- _PROBLEM_
Below are some records; quote exactly the lines from the one that contains "flip-flops | 128" through the one that contains "after floorplan: - / 0.00156 / 255", inclusive, and no others.
INFORMATION SHOWN START
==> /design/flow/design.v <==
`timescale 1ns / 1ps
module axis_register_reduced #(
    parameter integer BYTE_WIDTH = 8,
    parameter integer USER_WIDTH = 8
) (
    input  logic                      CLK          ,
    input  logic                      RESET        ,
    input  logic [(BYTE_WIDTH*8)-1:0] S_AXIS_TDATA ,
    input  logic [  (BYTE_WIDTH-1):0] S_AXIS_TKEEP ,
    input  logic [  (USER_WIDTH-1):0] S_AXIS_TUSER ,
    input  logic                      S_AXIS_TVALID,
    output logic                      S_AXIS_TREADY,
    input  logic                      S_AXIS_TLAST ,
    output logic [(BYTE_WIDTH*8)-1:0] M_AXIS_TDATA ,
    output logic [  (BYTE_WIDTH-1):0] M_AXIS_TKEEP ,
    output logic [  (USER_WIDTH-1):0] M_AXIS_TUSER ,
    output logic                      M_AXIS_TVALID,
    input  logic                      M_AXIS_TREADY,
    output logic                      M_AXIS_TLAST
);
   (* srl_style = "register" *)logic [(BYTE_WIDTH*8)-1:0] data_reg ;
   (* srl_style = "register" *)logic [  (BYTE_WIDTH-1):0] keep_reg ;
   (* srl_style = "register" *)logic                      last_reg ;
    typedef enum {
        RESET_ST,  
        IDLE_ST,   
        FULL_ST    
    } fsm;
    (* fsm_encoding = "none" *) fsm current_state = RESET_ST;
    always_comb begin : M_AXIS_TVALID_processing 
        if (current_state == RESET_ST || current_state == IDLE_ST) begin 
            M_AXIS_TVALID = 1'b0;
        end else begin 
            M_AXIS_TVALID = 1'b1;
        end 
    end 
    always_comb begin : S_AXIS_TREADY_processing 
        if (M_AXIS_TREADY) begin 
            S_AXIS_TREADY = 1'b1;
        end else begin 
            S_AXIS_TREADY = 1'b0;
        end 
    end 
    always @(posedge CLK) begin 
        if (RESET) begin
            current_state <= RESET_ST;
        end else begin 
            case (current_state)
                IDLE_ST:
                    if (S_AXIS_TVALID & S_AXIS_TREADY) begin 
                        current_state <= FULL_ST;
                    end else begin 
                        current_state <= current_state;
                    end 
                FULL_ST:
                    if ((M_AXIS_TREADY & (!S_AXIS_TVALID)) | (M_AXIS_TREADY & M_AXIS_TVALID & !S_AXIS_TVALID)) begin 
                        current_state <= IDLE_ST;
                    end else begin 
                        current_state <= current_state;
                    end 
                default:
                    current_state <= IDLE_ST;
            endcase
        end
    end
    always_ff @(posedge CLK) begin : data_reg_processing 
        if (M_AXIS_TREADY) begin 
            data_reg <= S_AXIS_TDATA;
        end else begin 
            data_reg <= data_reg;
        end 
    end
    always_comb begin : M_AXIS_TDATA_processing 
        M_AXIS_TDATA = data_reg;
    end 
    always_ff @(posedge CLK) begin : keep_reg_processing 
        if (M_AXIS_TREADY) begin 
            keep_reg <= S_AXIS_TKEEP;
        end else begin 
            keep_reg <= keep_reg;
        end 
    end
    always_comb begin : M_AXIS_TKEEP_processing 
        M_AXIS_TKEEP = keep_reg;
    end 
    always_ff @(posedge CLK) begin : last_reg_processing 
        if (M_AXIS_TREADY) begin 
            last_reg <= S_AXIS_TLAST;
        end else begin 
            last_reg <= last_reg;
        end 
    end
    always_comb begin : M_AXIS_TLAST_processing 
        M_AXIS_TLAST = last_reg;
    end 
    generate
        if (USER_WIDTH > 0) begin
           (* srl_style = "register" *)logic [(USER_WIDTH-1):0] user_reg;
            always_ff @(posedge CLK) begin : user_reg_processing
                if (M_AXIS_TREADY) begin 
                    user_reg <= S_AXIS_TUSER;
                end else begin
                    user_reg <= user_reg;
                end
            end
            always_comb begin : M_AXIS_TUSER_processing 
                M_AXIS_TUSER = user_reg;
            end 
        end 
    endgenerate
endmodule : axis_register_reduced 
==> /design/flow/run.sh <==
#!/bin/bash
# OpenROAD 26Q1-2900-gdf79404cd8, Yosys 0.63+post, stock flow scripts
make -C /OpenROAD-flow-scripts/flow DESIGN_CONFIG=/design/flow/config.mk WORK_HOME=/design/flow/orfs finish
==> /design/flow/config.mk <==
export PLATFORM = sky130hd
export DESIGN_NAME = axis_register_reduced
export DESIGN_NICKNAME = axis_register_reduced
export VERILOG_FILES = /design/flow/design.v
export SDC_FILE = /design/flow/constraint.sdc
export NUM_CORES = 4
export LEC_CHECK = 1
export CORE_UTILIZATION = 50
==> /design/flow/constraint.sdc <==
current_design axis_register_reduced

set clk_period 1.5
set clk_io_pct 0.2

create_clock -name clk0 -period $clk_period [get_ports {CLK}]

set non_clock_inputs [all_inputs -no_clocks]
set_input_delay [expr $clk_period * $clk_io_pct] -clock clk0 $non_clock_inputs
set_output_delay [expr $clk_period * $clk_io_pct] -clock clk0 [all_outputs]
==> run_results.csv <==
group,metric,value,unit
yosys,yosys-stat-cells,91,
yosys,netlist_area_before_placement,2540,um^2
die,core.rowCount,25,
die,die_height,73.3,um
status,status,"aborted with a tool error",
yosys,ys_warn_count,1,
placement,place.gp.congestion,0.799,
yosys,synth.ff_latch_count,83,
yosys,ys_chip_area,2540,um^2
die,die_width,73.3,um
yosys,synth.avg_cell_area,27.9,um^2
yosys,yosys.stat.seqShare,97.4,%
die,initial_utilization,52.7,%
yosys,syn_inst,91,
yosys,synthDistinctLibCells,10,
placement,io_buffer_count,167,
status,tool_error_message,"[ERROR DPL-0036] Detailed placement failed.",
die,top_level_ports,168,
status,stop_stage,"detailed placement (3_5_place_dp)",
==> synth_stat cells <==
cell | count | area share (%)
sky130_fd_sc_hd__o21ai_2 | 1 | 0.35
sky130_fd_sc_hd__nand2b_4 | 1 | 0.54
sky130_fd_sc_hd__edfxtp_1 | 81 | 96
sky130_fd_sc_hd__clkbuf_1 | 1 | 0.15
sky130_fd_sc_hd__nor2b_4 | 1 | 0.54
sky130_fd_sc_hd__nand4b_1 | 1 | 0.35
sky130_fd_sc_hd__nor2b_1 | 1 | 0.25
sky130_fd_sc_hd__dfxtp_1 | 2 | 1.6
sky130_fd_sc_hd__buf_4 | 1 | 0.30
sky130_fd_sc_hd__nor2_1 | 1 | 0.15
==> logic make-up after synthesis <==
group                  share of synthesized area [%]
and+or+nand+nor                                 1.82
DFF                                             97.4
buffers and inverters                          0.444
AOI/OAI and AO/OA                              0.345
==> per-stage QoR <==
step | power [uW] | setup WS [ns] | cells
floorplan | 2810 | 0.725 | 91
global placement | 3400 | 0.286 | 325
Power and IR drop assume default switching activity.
INFORMATION SHOWN END
INFORMATION SHOWN START
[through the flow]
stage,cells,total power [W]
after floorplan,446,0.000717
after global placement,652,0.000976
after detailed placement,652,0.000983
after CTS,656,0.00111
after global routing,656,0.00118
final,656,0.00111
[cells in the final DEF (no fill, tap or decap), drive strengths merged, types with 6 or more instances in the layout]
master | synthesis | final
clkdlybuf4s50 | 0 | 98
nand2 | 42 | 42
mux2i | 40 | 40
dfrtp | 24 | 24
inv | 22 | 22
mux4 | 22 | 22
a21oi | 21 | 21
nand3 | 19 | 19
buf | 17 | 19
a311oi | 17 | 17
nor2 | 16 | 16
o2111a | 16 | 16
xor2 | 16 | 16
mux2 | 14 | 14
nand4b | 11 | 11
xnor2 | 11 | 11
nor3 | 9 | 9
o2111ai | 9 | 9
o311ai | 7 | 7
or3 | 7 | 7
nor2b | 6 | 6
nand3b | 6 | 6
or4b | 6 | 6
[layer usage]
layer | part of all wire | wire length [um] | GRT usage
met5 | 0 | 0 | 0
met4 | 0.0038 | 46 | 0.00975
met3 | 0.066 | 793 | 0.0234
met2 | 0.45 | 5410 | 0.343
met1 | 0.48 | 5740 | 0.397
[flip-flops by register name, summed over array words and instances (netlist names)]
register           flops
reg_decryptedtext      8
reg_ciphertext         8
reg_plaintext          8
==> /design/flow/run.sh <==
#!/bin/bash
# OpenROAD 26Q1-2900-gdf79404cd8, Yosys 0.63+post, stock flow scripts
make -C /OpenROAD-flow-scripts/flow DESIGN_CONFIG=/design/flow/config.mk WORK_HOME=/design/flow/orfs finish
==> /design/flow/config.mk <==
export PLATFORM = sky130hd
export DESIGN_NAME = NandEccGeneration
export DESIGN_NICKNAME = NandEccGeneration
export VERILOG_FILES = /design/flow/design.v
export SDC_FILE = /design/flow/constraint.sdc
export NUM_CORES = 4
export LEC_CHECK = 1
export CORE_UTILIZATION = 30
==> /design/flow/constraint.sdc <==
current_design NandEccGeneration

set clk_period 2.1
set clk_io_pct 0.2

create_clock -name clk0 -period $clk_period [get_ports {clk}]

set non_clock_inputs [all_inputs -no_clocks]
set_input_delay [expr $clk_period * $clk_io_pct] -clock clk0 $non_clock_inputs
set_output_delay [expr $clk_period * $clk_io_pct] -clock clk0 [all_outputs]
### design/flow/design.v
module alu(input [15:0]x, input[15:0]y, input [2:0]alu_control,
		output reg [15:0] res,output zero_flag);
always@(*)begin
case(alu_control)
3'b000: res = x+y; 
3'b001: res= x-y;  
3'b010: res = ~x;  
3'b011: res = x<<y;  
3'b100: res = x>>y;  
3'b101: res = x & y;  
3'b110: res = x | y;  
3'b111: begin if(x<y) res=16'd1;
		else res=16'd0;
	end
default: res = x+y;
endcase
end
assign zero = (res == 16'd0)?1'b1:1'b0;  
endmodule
INFORMATION SHOWN END
INFORMATION SHOWN START
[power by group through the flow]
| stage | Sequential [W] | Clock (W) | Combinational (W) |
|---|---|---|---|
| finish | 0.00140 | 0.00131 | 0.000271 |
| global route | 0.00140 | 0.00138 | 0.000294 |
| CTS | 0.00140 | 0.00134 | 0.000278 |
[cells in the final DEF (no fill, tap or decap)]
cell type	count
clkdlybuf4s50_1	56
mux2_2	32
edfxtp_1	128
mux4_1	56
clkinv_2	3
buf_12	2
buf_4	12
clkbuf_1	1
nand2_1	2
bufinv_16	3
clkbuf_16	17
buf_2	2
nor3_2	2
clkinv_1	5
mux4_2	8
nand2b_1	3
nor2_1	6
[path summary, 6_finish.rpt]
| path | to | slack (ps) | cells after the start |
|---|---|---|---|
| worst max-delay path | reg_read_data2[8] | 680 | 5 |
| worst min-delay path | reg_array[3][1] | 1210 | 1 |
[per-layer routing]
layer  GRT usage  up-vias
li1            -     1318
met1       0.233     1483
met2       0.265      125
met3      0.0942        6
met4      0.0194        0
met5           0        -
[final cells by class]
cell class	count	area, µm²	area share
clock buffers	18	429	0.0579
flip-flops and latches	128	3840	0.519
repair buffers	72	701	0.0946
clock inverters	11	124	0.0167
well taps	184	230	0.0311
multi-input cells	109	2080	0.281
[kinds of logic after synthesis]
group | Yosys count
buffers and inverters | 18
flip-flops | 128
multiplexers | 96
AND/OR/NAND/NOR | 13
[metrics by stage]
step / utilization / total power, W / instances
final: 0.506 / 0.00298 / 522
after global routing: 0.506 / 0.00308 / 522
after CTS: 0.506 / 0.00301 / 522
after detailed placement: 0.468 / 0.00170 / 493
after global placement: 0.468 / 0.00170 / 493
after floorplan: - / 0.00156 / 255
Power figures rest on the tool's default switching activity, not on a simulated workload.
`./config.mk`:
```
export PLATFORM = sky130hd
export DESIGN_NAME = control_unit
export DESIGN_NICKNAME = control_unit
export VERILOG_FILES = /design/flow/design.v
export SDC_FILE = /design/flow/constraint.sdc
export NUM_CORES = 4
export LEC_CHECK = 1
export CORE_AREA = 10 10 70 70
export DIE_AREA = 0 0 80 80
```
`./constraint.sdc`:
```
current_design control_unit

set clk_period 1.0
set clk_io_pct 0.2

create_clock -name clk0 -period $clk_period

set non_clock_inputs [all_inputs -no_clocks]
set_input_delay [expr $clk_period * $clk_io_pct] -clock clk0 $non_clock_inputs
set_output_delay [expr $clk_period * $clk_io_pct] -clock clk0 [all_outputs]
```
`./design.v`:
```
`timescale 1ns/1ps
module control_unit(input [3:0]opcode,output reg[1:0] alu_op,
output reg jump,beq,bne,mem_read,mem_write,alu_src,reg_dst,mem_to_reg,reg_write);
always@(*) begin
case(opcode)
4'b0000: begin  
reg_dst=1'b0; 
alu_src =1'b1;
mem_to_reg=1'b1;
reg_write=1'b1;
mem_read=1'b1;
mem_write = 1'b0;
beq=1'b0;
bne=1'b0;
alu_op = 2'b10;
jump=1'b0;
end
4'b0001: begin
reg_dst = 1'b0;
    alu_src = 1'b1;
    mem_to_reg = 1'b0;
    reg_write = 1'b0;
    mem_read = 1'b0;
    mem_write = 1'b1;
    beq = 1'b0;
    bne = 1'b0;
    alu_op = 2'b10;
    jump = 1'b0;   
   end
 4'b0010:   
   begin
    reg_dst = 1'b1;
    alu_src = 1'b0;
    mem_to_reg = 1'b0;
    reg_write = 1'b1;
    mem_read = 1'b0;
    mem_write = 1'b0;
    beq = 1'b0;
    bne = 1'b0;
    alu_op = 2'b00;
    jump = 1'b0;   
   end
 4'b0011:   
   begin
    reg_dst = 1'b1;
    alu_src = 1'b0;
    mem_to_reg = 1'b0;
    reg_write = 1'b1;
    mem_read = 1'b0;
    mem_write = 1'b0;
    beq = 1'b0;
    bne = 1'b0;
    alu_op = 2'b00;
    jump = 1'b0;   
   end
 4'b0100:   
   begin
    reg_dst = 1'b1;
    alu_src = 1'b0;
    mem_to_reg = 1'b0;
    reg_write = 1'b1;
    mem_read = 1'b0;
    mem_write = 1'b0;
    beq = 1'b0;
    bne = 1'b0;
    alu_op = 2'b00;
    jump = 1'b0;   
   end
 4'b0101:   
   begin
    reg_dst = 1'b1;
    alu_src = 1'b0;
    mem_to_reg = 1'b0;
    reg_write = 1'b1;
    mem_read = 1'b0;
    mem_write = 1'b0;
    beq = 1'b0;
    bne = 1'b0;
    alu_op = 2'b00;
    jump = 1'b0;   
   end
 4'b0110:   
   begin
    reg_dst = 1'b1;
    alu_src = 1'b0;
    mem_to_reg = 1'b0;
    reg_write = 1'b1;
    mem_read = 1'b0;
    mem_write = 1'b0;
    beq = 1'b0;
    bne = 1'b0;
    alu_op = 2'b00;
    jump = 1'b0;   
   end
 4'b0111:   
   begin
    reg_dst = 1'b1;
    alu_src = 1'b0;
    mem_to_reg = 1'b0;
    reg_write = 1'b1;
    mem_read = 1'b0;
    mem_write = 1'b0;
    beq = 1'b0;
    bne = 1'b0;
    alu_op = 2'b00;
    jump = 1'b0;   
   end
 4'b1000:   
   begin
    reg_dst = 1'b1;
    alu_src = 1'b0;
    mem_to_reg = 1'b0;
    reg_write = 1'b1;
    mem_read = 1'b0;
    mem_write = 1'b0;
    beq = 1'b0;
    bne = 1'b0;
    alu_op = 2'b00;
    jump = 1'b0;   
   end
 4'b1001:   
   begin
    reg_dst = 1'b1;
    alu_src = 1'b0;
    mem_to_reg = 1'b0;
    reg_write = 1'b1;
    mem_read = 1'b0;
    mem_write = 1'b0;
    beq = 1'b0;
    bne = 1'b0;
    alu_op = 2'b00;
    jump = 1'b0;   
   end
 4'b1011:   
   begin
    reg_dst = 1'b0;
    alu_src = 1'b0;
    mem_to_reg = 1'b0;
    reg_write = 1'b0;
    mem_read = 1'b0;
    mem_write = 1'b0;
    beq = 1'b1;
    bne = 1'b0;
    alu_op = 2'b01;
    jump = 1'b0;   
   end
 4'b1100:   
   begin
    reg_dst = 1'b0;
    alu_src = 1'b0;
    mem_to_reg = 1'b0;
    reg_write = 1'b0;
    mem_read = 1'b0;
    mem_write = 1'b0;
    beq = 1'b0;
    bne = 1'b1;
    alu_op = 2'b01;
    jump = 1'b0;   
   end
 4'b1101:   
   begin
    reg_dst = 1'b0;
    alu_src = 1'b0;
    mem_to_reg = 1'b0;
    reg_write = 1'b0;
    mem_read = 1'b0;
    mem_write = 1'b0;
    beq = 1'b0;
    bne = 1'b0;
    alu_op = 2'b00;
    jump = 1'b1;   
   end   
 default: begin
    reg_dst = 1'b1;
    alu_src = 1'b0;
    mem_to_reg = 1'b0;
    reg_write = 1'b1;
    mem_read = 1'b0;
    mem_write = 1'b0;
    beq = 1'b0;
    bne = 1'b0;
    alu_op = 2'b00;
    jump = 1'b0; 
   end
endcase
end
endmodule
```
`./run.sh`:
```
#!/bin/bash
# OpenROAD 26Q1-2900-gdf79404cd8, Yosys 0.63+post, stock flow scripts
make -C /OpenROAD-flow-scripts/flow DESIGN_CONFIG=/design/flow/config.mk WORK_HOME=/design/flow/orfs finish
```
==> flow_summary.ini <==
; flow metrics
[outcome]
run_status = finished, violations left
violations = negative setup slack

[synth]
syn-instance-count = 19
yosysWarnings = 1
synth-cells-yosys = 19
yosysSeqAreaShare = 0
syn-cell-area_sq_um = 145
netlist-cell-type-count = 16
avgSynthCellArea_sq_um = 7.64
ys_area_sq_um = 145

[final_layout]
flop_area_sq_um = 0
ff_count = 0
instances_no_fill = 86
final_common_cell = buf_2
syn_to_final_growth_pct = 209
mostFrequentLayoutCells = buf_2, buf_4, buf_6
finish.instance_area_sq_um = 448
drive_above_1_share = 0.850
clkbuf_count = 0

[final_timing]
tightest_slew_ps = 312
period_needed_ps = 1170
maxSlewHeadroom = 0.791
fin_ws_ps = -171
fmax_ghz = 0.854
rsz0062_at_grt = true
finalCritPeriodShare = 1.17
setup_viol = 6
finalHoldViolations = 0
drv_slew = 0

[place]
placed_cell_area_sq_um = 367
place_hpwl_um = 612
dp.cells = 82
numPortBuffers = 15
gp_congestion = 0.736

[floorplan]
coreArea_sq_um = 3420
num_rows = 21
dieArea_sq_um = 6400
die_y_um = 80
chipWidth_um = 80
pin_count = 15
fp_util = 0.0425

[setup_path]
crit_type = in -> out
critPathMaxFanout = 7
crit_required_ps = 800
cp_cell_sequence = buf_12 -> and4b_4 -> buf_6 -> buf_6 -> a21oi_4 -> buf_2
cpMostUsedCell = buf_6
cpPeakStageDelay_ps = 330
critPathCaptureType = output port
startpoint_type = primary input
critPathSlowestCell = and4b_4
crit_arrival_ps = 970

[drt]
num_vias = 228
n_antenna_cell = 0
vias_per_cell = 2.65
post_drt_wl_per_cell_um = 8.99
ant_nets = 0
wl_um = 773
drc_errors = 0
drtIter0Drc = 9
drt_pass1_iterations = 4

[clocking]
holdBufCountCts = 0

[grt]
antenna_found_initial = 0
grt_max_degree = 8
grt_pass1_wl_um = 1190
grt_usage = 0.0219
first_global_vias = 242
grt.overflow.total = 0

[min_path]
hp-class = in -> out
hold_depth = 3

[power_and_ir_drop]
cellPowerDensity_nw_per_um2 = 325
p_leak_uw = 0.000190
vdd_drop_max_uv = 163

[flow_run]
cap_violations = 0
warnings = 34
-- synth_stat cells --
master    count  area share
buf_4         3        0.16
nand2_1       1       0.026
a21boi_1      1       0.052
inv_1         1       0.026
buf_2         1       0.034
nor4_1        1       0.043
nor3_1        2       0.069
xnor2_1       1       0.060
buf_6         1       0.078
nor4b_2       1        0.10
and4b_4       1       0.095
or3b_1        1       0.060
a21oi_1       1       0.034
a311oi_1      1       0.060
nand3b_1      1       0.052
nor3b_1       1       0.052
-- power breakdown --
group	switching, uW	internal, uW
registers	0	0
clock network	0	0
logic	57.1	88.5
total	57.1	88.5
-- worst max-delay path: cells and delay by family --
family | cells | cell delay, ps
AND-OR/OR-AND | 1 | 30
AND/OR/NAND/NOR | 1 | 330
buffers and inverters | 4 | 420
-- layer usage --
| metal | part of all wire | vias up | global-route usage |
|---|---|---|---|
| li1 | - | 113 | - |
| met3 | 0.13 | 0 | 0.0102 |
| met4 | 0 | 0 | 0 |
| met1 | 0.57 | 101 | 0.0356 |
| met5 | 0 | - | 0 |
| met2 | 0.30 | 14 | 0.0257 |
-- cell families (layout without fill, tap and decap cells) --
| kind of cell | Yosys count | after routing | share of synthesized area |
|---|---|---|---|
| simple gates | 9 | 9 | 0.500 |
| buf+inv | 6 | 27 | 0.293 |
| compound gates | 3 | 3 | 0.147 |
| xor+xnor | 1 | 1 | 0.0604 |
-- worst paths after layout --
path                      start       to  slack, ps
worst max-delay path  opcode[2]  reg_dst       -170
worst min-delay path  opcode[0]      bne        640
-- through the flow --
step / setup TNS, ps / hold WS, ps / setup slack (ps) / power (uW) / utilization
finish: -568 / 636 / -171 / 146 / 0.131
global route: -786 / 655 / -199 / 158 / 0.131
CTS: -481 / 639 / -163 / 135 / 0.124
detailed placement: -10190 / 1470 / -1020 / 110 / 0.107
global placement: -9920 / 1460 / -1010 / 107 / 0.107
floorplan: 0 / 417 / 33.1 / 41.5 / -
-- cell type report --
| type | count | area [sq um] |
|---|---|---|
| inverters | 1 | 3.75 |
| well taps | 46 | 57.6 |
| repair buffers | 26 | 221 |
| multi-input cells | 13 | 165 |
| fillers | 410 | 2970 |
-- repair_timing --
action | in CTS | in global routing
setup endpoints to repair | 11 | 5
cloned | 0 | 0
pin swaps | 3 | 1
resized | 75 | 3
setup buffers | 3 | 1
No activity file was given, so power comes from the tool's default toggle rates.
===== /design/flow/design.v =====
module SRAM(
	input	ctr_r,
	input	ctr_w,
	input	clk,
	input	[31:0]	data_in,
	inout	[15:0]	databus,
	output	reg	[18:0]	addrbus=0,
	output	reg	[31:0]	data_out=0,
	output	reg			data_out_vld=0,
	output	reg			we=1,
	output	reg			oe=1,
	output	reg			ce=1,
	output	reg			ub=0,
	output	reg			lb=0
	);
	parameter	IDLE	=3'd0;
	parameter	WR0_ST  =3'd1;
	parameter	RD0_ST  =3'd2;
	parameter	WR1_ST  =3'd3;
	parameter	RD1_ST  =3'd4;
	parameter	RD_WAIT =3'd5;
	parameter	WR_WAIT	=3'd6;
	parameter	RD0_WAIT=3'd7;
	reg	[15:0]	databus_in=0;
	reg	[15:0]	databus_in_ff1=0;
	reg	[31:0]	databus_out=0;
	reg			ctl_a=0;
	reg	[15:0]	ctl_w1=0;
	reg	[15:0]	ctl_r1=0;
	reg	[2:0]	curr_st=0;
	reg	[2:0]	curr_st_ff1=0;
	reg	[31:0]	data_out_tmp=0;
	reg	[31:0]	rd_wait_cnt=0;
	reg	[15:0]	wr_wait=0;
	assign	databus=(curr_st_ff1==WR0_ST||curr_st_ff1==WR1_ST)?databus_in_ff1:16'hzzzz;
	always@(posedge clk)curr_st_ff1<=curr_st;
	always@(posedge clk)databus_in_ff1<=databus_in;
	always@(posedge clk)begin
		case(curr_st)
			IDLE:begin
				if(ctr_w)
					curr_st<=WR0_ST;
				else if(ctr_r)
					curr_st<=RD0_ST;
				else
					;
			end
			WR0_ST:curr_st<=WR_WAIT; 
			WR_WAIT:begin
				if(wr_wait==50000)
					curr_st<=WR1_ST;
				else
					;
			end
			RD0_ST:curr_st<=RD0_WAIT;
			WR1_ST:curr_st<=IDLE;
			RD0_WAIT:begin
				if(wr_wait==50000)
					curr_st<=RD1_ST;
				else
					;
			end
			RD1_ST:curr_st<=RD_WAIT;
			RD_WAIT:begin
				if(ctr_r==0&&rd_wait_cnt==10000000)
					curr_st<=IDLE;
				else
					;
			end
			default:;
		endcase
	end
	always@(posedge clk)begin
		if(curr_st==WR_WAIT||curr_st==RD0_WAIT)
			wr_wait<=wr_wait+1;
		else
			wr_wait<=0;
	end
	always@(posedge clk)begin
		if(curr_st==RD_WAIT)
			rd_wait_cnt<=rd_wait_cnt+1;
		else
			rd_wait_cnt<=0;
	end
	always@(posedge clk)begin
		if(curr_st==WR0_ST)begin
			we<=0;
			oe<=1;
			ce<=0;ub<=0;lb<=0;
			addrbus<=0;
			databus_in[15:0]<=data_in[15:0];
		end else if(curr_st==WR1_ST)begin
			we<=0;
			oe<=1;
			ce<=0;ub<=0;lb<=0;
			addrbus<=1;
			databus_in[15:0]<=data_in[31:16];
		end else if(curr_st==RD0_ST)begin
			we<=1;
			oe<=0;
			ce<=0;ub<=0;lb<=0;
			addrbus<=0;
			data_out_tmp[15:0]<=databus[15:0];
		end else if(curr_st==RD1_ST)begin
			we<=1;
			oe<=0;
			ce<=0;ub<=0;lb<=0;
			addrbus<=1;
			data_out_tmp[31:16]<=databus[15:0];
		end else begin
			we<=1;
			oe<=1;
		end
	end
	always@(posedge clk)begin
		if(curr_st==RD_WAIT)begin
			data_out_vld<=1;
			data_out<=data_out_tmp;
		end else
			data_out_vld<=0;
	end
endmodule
INFORMATION SHOWN END
- _WRITTEN ANSWER_
flip-flops | 128
multiplexers | 96
AND/OR/NAND/NOR | 13
[metrics by stage]
step / utilization / total power, W / instances
final: 0.506 / 0.00298 / 522
after global routing: 0.506 / 0.00308 / 522
after CTS: 0.506 / 0.00301 / 522
after detailed placement: 0.468 / 0.00170 / 493
after global placement: 0.468 / 0.00170 / 493
after floorplan: - / 0.00156 / 255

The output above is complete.